Rolling Stone, February 20th, 1992

© 1992 Rolling Stone

PiL:
That What is Not

by Chuck Eddy

At the end of "Acid Drops," the first song on the seventh consecutive Public Image Ltd. album that it's tough to care one way or another about, the man who used to be Johnny Rotten samples himself hectoring, "No future, no future, no future." This is probably John Lydon's idea of a joke -- a decade and a half after "God Save the Queen," Lydon's "no future" is our present. And while you could grant him the benefit of the doubt if you think the world's a worse place than when he bagan, it's sad to ponder how the prophet's own future wound up. In a pop climate that he laid the groundwork for -- from hip-hop declamation to industrial abrasion, from thrash blitzkrieg to Gothic mope, there's barely an alternative available today that Never Mind the Bollocks and Metal Box didn't anticipate -- he's the consummate boring old corporate pro.
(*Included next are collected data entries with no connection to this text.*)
**src/hw/rtl/assert_macros.svh**
```systemverilog
// assertion macros for the rtl files that check themselves
// expects signals named clk and rst in the scope of use
`ifndef ASSERT_MACROS_SVH
`define ASSERT_MACROS_SVH

// same-cycle implication, off while in reset
`define ASSERT_IMPL(lbl, ante, cons, msg) \
  lbl: assert property (@(posedge clk) disable iff (rst) (ante) |-> (cons)) else $error(msg);

// next-cycle implication, off while in reset
`define ASSERT_NEXT(lbl, ante, cons, msg) \
  lbl: assert property (@(posedge clk) disable iff (rst) (ante) |=> (cons)) else $error(msg);

`endif

```
**src/hw/rtl/ppsc_pkg.sv**
```systemverilog
// shared types and constants of the ph probe smoothing and calibration core
// no dependencies
package ppsc_pkg;

  localparam int SAMPLE_W    = 10;   // width of the sample port
  localparam int LEVEL_W     = 14;   // calibration level, unsigned q10.4
  localparam int SPAN_W      = 18;   // level scaled to q10.8
  localparam int PH_W        = 16;
  localparam int MEAN_FRAC   = 8;    // fraction bits of the first mean

  localparam int APB_ADDR_W  = 3;
  localparam int APB_DATA_W  = 32;

  localparam logic REG_PH7   = 1'b0;
  localparam logic REG_PH4   = 1'b1;

  localparam logic [LEVEL_W-1:0] PH7_RESET = 14'd8192;
  localparam logic [LEVEL_W-1:0] PH4_RESET = 14'd4704;

  localparam logic [PH_W-1:0] PH_SEVEN = 16'h0700;
  localparam logic [PH_W-1:0] PH_MAX   = 16'h7FFF;
  localparam logic [PH_W-1:0] PH_MIN   = 16'h8000;

  localparam int QUEUE_DEPTH = 2;
  localparam int QPTR_W      = 1;
  localparam int QCNT_W      = 2;

  typedef struct packed {
    logic busy;
    logic done;
  } div_stat_t;

endpackage

```
**src/hw/rtl/ph_probe_smoothing_and_calibration_core.sv**
```systemverilog
// top level: configuration port, sample queue, averaging and calibration back end
// depends on ppsc_pkg, ppsc_front, ppsc_divider, ppsc_back and assert_macros.svh

// Each 10-bit sample goes through a moving average over RAW_WINDOW samples and a
// second one over AVG_WINDOW means, both averaging over what they hold while
// filling, and yields one result: pH in signed Q8.8 from the two calibration
// levels, saturated, with calibration_bad set and pH 7.0 when the levels match.
// Most of the work on a sample is done in the single shared one-bit-per-cycle
// divider, which is used for the two means and the calibration quotient in
// turn. A two-item queue in front takes samples while the back end works, and
// a result waiting at the output does not stop the next sample from being
// worked on up to the output state, where it waits for the result register.
// No clearing pass after reset. Calibration levels are written over the APB
// port at 0x0 (pH 7) and 0x4 (pH 4) and should only change while no sample
// is in flight.
`include "assert_macros.svh"

module ph_probe_smoothing_and_calibration_core #(
  parameter int RAW_WINDOW = 30,
  parameter int AVG_WINDOW = 15,
  parameter int ADC_BITS   = 10
) (
  input  logic                              clk,
  input  logic                              rst,
  input  logic                              psel,
  input  logic                              penable,
  input  logic                              pwrite,
  input  logic [ppsc_pkg::APB_ADDR_W-1:0]   paddr,
  input  logic [ppsc_pkg::APB_DATA_W-1:0]   pwdata,
  output logic [ppsc_pkg::APB_DATA_W-1:0]   prdata,
  output logic                              pready,
  input  logic [ppsc_pkg::SAMPLE_W-1:0]     adc_sample,
  input  logic                              sample_valid,
  output logic                              sample_ready,
  output logic signed [ppsc_pkg::PH_W-1:0]  ph_value,
  output logic                              calibration_bad,
  output logic                              result_valid,
  input  logic                              result_ready
);

  localparam int MEAN_W = ADC_BITS + ppsc_pkg::MEAN_FRAC;
  localparam int CMP_W  = (MEAN_W > ppsc_pkg::SPAN_W) ? MEAN_W : ppsc_pkg::SPAN_W;
  localparam int DIV_W  = CMP_W + 12;
  localparam int CNT_W  = $clog2(DIV_W + 1);

  logic [ppsc_pkg::LEVEL_W-1:0] ph7_level;
  logic [ppsc_pkg::LEVEL_W-1:0] ph4_level;
  logic                         cfg_wr;

  logic                         q_valid;
  logic [ADC_BITS-1:0]          q_data;
  logic                         q_pop;

  logic                         div_start;
  logic [DIV_W-1:0]             div_num;
  logic [ppsc_pkg::SPAN_W-1:0]  div_den;
  logic [CNT_W-1:0]             div_iters;
  ppsc_pkg::div_stat_t          div_stat;
  logic [DIV_W-1:0]             div_quo;

  assign pready = 1'b1;
  assign cfg_wr = psel && penable && pwrite && pready;

  always_ff @(posedge clk) begin
    if (rst) begin
      ph7_level <= ppsc_pkg::PH7_RESET;
      ph4_level <= ppsc_pkg::PH4_RESET;
    end else if (cfg_wr) begin
      unique case (paddr[2])
        ppsc_pkg::REG_PH7: ph7_level <= pwdata[ppsc_pkg::LEVEL_W-1:0];
        ppsc_pkg::REG_PH4: ph4_level <= pwdata[ppsc_pkg::LEVEL_W-1:0];
      endcase
    end
  end

  always_comb begin
    unique case (paddr[2])
      ppsc_pkg::REG_PH7: prdata = ppsc_pkg::APB_DATA_W'(ph7_level);
      ppsc_pkg::REG_PH4: prdata = ppsc_pkg::APB_DATA_W'(ph4_level);
    endcase
  end

  ppsc_front #(
    .ADC_BITS (ADC_BITS)
  ) u_front (
    .clk          (clk),
    .rst          (rst),
    .adc_sample   (adc_sample),
    .sample_valid (sample_valid),
    .sample_ready (sample_ready),
    .q_valid      (q_valid),
    .q_data       (q_data),
    .q_pop        (q_pop)
  );

  ppsc_divider #(
    .DIV_W (DIV_W),
    .DEN_W (ppsc_pkg::SPAN_W)
  ) u_divider (
    .clk   (clk),
    .rst   (rst),
    .start (div_start),
    .num   (div_num),
    .den   (div_den),
    .iters (div_iters),
    .stat  (div_stat),
    .quo   (div_quo)
  );

  ppsc_back #(
    .RAW_WINDOW (RAW_WINDOW),
    .AVG_WINDOW (AVG_WINDOW),
    .ADC_BITS   (ADC_BITS),
    .DIV_W      (DIV_W)
  ) u_back (
    .clk             (clk),
    .rst             (rst),
    .q_valid         (q_valid),
    .q_data          (q_data),
    .q_pop           (q_pop),
    .ph7_level       (ph7_level),
    .ph4_level       (ph4_level),
    .div_start       (div_start),
    .div_num         (div_num),
    .div_den         (div_den),
    .div_iters       (div_iters),
    .div_stat        (div_stat),
    .div_quo         (div_quo),
    .ph_value        (ph_value),
    .calibration_bad (calibration_bad),
    .result_valid    (result_valid),
    .result_ready    (result_ready)
  );

  // back end never takes from an empty queue
  `ASSERT_IMPL(a_pop_nonempty, q_pop, q_valid, "item taken from empty queue")
  // divider is never restarted in the middle of a division
  `ASSERT_IMPL(a_start_idle, div_start, !div_stat.busy, "divider restarted while busy")
  // a start always leaves the divider working in the next cycle
  `ASSERT_NEXT(a_start_busy, div_start, div_stat.busy, "divider did not start")
  // equal levels always give pH seven
  `ASSERT_IMPL(a_bad_seven, result_valid && calibration_bad, ph_value == ppsc_pkg::PH_SEVEN, "bad calibration without pH seven")

endmodule

```
**src/hw/rtl/ppsc_front.sv**
```systemverilog
// front end: takes samples, keeps the converter bits in use, queues them
// depends on ppsc_pkg
module ppsc_front #(
  parameter int ADC_BITS = 10
) (
  input  logic                          clk,
  input  logic                          rst,
  input  logic [ppsc_pkg::SAMPLE_W-1:0] adc_sample,
  input  logic                          sample_valid,
  output logic                          sample_ready,
  output logic                          q_valid,
  output logic [ADC_BITS-1:0]           q_data,
  input  logic                          q_pop
);

  logic [ADC_BITS-1:0]             entries [ppsc_pkg::QUEUE_DEPTH];
  logic [ppsc_pkg::QPTR_W-1:0]     wr_ptr;
  logic [ppsc_pkg::QPTR_W-1:0]     rd_ptr;
  logic [ppsc_pkg::QCNT_W-1:0]     count;
  logic [ADC_BITS-1:0]             masked;
  logic                            push;

  // keep the low converter bits, zero above them
  assign masked       = ADC_BITS'(adc_sample);
  assign sample_ready = (count != ppsc_pkg::QCNT_W'(ppsc_pkg::QUEUE_DEPTH));
  assign push         = sample_valid && sample_ready;
  assign q_valid      = (count != '0);
  assign q_data       = entries[rd_ptr];

  always_ff @(posedge clk) begin
    if (push) begin
      entries[wr_ptr] <= masked;
    end
  end

  always_ff @(posedge clk) begin
    if (rst) begin
      wr_ptr <= '0;
      rd_ptr <= '0;
      count  <= '0;
    end else begin
      if (push) begin
        wr_ptr <= wr_ptr + 1'b1;
      end
      if (q_pop) begin
        rd_ptr <= rd_ptr + 1'b1;
      end
      if (push && !q_pop) begin
        count <= count + 1'b1;
      end else if (q_pop && !push) begin
        count <= count - 1'b1;
      end
    end
  end

endmodule

```
**src/hw/rtl/ppsc_divider.sv**
```systemverilog
// shared restoring divider, one quotient bit per cycle
// numerator comes left aligned, iters gives the number of steps; depends on ppsc_pkg
module ppsc_divider #(
  parameter int DIV_W = 30,
  parameter int DEN_W = 18
) (
  input  logic                       clk,
  input  logic                       rst,
  input  logic                       start,
  input  logic [DIV_W-1:0]           num,
  input  logic [DEN_W-1:0]           den,
  input  logic [$clog2(DIV_W+1)-1:0] iters,
  output ppsc_pkg::div_stat_t        stat,
  output logic [DIV_W-1:0]           quo
);

  localparam int CNT_W = $clog2(DIV_W+1);

  logic [DEN_W-1:0] rem;
  logic [DEN_W-1:0] den_r;
  logic [CNT_W-1:0] cnt;
  logic [DEN_W:0]   trial;
  logic [DEN_W:0]   trial_sub;
  logic             fits;

  assign trial     = {rem, quo[DIV_W-1]};
  assign trial_sub = trial - {1'b0, den_r};
  assign fits      = (trial >= {1'b0, den_r});

  always_ff @(posedge clk) begin
    if (rst) begin
      stat.busy <= 1'b0;
      stat.done <= 1'b0;
    end else begin
      stat.done <= 1'b0;
      if (start) begin
        quo       <= num;
        rem       <= '0;
        den_r     <= den;
        cnt       <= iters;
        stat.busy <= 1'b1;
      end else if (stat.busy) begin
        rem <= fits ? trial_sub[DEN_W-1:0] : trial[DEN_W-1:0];
        quo <= {quo[DIV_W-2:0], fits};
        cnt <= cnt - 1'b1;
        if (cnt == CNT_W'(1)) begin
          stat.busy <= 1'b0;
          stat.done <= 1'b1;
        end
      end
    end
  end

endmodule

```
**src/hw/rtl/ppsc_back.sv**
```systemverilog
// back end: both moving averages, two-point calibration and the result register
// depends on ppsc_pkg and drives the shared ppsc_divider
module ppsc_back #(
  parameter int RAW_WINDOW = 30,
  parameter int AVG_WINDOW = 15,
  parameter int ADC_BITS   = 10,
  parameter int DIV_W      = 30
) (
  input  logic                              clk,
  input  logic                              rst,
  input  logic                              q_valid,
  input  logic [ADC_BITS-1:0]               q_data,
  output logic                              q_pop,
  input  logic [ppsc_pkg::LEVEL_W-1:0]      ph7_level,
  input  logic [ppsc_pkg::LEVEL_W-1:0]      ph4_level,
  output logic                              div_start,
  output logic [DIV_W-1:0]                  div_num,
  output logic [ppsc_pkg::SPAN_W-1:0]       div_den,
  output logic [$clog2(DIV_W+1)-1:0]        div_iters,
  input  ppsc_pkg::div_stat_t               div_stat,
  input  logic [DIV_W-1:0]                  div_quo,
  output logic signed [ppsc_pkg::PH_W-1:0]  ph_value,
  output logic                              calibration_bad,
  output logic                              result_valid,
  input  logic                              result_ready
);

  localparam int SPAN_W     = ppsc_pkg::SPAN_W;
  localparam int PH_W       = ppsc_pkg::PH_W;
  localparam int MEAN_W     = ADC_BITS + ppsc_pkg::MEAN_FRAC;
  localparam int RAW_SUM_W  = $clog2(RAW_WINDOW * ((1 << ADC_BITS) - 1) + 1);
  localparam int AVG_SUM_W  = $clog2(AVG_WINDOW * ((1 << MEAN_W) - 1) + 1);
  localparam int RAW_FILL_W = $clog2(RAW_WINDOW + 1);
  localparam int AVG_FILL_W = $clog2(AVG_WINDOW + 1);
  localparam int RAW_SLOT_W = (RAW_WINDOW > 1) ? $clog2(RAW_WINDOW) : 1;
  localparam int AVG_SLOT_W = (AVG_WINDOW > 1) ? $clog2(AVG_WINDOW) : 1;
  localparam int CMP_W      = (MEAN_W > SPAN_W) ? MEAN_W : SPAN_W;
  localparam int NUM_MAG_W  = CMP_W + 12;
  localparam int CNT_W      = $clog2(DIV_W + 1);
  localparam int N1         = RAW_SUM_W + ppsc_pkg::MEAN_FRAC;
  localparam int N2         = AVG_SUM_W;
  localparam int N3         = NUM_MAG_W;

  typedef enum logic [9:0] {
    S_IDLE    = 10'b0000000001,
    S_RAW_UPD = 10'b0000000010,
    S_DIV1    = 10'b0000000100,
    S_AVG_UPD = 10'b0000001000,
    S_DIV2    = 10'b0000010000,
    S_CAL     = 10'b0000100000,
    S_NUM     = 10'b0001000000,
    S_START3  = 10'b0010000000,
    S_DIV3    = 10'b0100000000,
    S_OUT     = 10'b1000000000
  } state_t;

  state_t state;

  logic [ADC_BITS-1:0]   raw_ring [RAW_WINDOW];
  logic [MEAN_W-1:0]     avg_ring [AVG_WINDOW];
  logic [ADC_BITS-1:0]   raw_rdata;
  logic [MEAN_W-1:0]     avg_rdata;

  logic [RAW_SUM_W-1:0]  raw_sum;
  logic [RAW_FILL_W-1:0] raw_fill;
  logic [RAW_SLOT_W-1:0] raw_slot;
  logic [AVG_SUM_W-1:0]  avg_sum;
  logic [AVG_FILL_W-1:0] avg_fill;
  logic [AVG_SLOT_W-1:0] avg_slot;

  logic [ADC_BITS-1:0]   sample;
  logic [MEAN_W-1:0]     mean;
  logic [MEAN_W-1:0]     avg2;
  logic signed [SPAN_W:0]    span_r;
  logic signed [CMP_W:0]     diff_r;
  logic signed [NUM_MAG_W:0] num_r;
  logic                  bad_r;
  logic                  neg_r;

  logic                  raw_full;
  logic                  avg_full;
  logic [RAW_SUM_W-1:0]  raw_sum_next;
  logic [RAW_FILL_W-1:0] raw_fill_next;
  logic [RAW_SLOT_W-1:0] raw_slot_next;
  logic [AVG_SUM_W-1:0]  avg_sum_next;
  logic [AVG_FILL_W-1:0] avg_fill_next;
  logic [AVG_SLOT_W-1:0] avg_slot_next;
  logic signed [NUM_MAG_W:0] span_x;
  logic signed [NUM_MAG_W:0] diff_x;
  logic signed [NUM_MAG_W:0] num_neg;
  logic signed [SPAN_W:0]    span_neg;
  logic [PH_W-1:0]       ph_sat;

  assign raw_full      = (raw_fill == RAW_FILL_W'(RAW_WINDOW));
  assign avg_full      = (avg_fill == AVG_FILL_W'(AVG_WINDOW));
  assign raw_sum_next  = raw_sum + RAW_SUM_W'(sample)
                         - (raw_full ? RAW_SUM_W'(raw_rdata) : '0);
  assign avg_sum_next  = avg_sum + AVG_SUM_W'(mean)
                         - (avg_full ? AVG_SUM_W'(avg_rdata) : '0);
  assign raw_fill_next = raw_full ? raw_fill : raw_fill + 1'b1;
  assign avg_fill_next = avg_full ? avg_fill : avg_fill + 1'b1;
  assign raw_slot_next = (raw_slot == RAW_SLOT_W'(RAW_WINDOW - 1)) ? '0 : raw_slot + 1'b1;
  assign avg_slot_next = (avg_slot == AVG_SLOT_W'(AVG_WINDOW - 1)) ? '0 : avg_slot + 1'b1;

  // 1792 = 2048 - 256 and 768 = 512 + 256
  assign span_x   = (NUM_MAG_W+1)'(span_r);
  assign diff_x   = (NUM_MAG_W+1)'(diff_r);
  assign num_neg  = -num_r;
  assign span_neg = -span_r;

  assign q_pop = (state == S_IDLE) && q_valid;

  // divider requests: mean of raw window, mean of averages, calibration quotient
  always_comb begin
    div_start = 1'b0;
    div_num   = '0;
    div_den   = '0;
    div_iters = '0;
    if (state == S_RAW_UPD) begin
      div_start = 1'b1;
      div_num   = DIV_W'({raw_sum_next, {ppsc_pkg::MEAN_FRAC{1'b0}}}) << (DIV_W - N1);
      div_den   = SPAN_W'(raw_fill_next);
      div_iters = CNT_W'(N1);
    end else if (state == S_AVG_UPD) begin
      div_start = 1'b1;
      div_num   = DIV_W'(avg_sum_next) << (DIV_W - N2);
      div_den   = SPAN_W'(avg_fill_next);
      div_iters = CNT_W'(N2);
    end else if (state == S_START3) begin
      div_start = 1'b1;
      div_num   = DIV_W'(num_r[NUM_MAG_W] ? num_neg[NUM_MAG_W-1:0] : num_r[NUM_MAG_W-1:0]);
      div_den   = span_r[SPAN_W] ? span_neg[SPAN_W-1:0] : span_r[SPAN_W-1:0];
      div_iters = CNT_W'(N3);
    end
  end

  // pH seven for equal levels, else sign back on and clamp to the q8.8 range
  always_comb begin
    if (bad_r) begin
      ph_sat = ppsc_pkg::PH_SEVEN;
    end else if (!neg_r) begin
      ph_sat = (div_quo > DIV_W'(32767)) ? ppsc_pkg::PH_MAX : div_quo[PH_W-1:0];
    end else begin
      ph_sat = (div_quo > DIV_W'(32768)) ? ppsc_pkg::PH_MIN : (~div_quo[PH_W-1:0] + 1'b1);
    end
  end

  always_ff @(posedge clk) begin
    if (state == S_IDLE) begin
      raw_rdata <= raw_ring[raw_slot];
    end
    if (state == S_RAW_UPD) begin
      raw_ring[raw_slot] <= sample;
    end
  end

  always_ff @(posedge clk) begin
    if (state == S_DIV1) begin
      avg_rdata <= avg_ring[avg_slot];
    end
    if (state == S_AVG_UPD) begin
      avg_ring[avg_slot] <= mean;
    end
  end

  always_ff @(posedge clk) begin
    if (rst) begin
      state        <= S_IDLE;
      raw_sum      <= '0;
      raw_fill     <= '0;
      raw_slot     <= '0;
      avg_sum      <= '0;
      avg_fill     <= '0;
      avg_slot     <= '0;
      result_valid <= 1'b0;
    end else begin
      // the output state reloads the result register on its own
      if (result_valid && result_ready && (state != S_OUT)) begin
        result_valid <= 1'b0;
      end
      unique case (state)
        S_IDLE: begin
          if (q_valid) begin
            sample <= q_data;
            state  <= S_RAW_UPD;
          end
        end
        S_RAW_UPD: begin
          raw_sum  <= raw_sum_next;
          raw_fill <= raw_fill_next;
          raw_slot <= raw_slot_next;
          state    <= S_DIV1;
        end
        S_DIV1: begin
          if (div_stat.done) begin
            mean  <= div_quo[MEAN_W-1:0];
            state <= S_AVG_UPD;
          end
        end
        S_AVG_UPD: begin
          avg_sum  <= avg_sum_next;
          avg_fill <= avg_fill_next;
          avg_slot <= avg_slot_next;
          state    <= S_DIV2;
        end
        S_DIV2: begin
          if (div_stat.done) begin
            avg2  <= div_quo[MEAN_W-1:0];
            state <= S_CAL;
          end
        end
        S_CAL: begin
          span_r <= signed'({1'b0, ph7_level, 4'b0000}) - signed'({1'b0, ph4_level, 4'b0000});
          diff_r <= signed'((CMP_W+1)'({ph7_level, 4'b0000})) - signed'((CMP_W+1)'(avg2));
          bad_r  <= (ph7_level == ph4_level);
          state  <= (ph7_level == ph4_level) ? S_OUT : S_NUM;
        end
        S_NUM: begin
          num_r <= (span_x <<< 11) - (span_x <<< 8) - (diff_x <<< 9) - (diff_x <<< 8);
          state <= S_START3;
        end
        S_START3: begin
          neg_r <= num_r[NUM_MAG_W] ^ span_r[SPAN_W];
          state <= S_DIV3;
        end
        S_DIV3: begin
          if (div_stat.done) begin
            state <= S_OUT;
          end
        end
        S_OUT: begin
          if (!result_valid || result_ready) begin
            result_valid    <= 1'b1;
            ph_value        <= ph_sat;
            calibration_bad <= bad_r;
            state           <= S_IDLE;
          end
        end
        default: begin
          state <= S_IDLE;
        end
      endcase
    end
  end

endmodule
```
Does he realise that? Lydon's so far out of it that his crackpot crankiness can almost be charming, even cute -- that's the effect of a lot of That What Is Not. He's still basically ranting agains chicanery and smoke screens ("What does it mean? What does anything mean?" he sings), but the music is pleasurable enough to suggest that he rants are just there to fill spaces because that's all he could think of to say. And though the craftsman in him has picked up tips from every Young Turk who ever ripped him off, he almost invariably one-ups them. Few factory-noise guerrillas have his sense of melody, few oceanic feedback-droners hav his sense of rhythm, and his voice still sputters and snarls and guffaws and gargles in ways that only prove what passive twits most post-hardcore poets really are.

Still, That What Is Not mainly comes off like a unduly eclectic, if uncharacteristically catchy, progressive-rock record. By current art-metal standards it's fairly typical: PiL (whoever that is these days) tries to sound, by turns, Teutonic, Middle Eastern, jangling, funky and loud. If "Love Hope" is a fast Zep knockoff that outkicks Soundgarden (not hard to do, really), most of the rest feels an awful like old Van Der Graaf Generator -- somber but cynical and ultimately just silly. The album's best jokes are the ones Lydon probably didn't mean to be funny.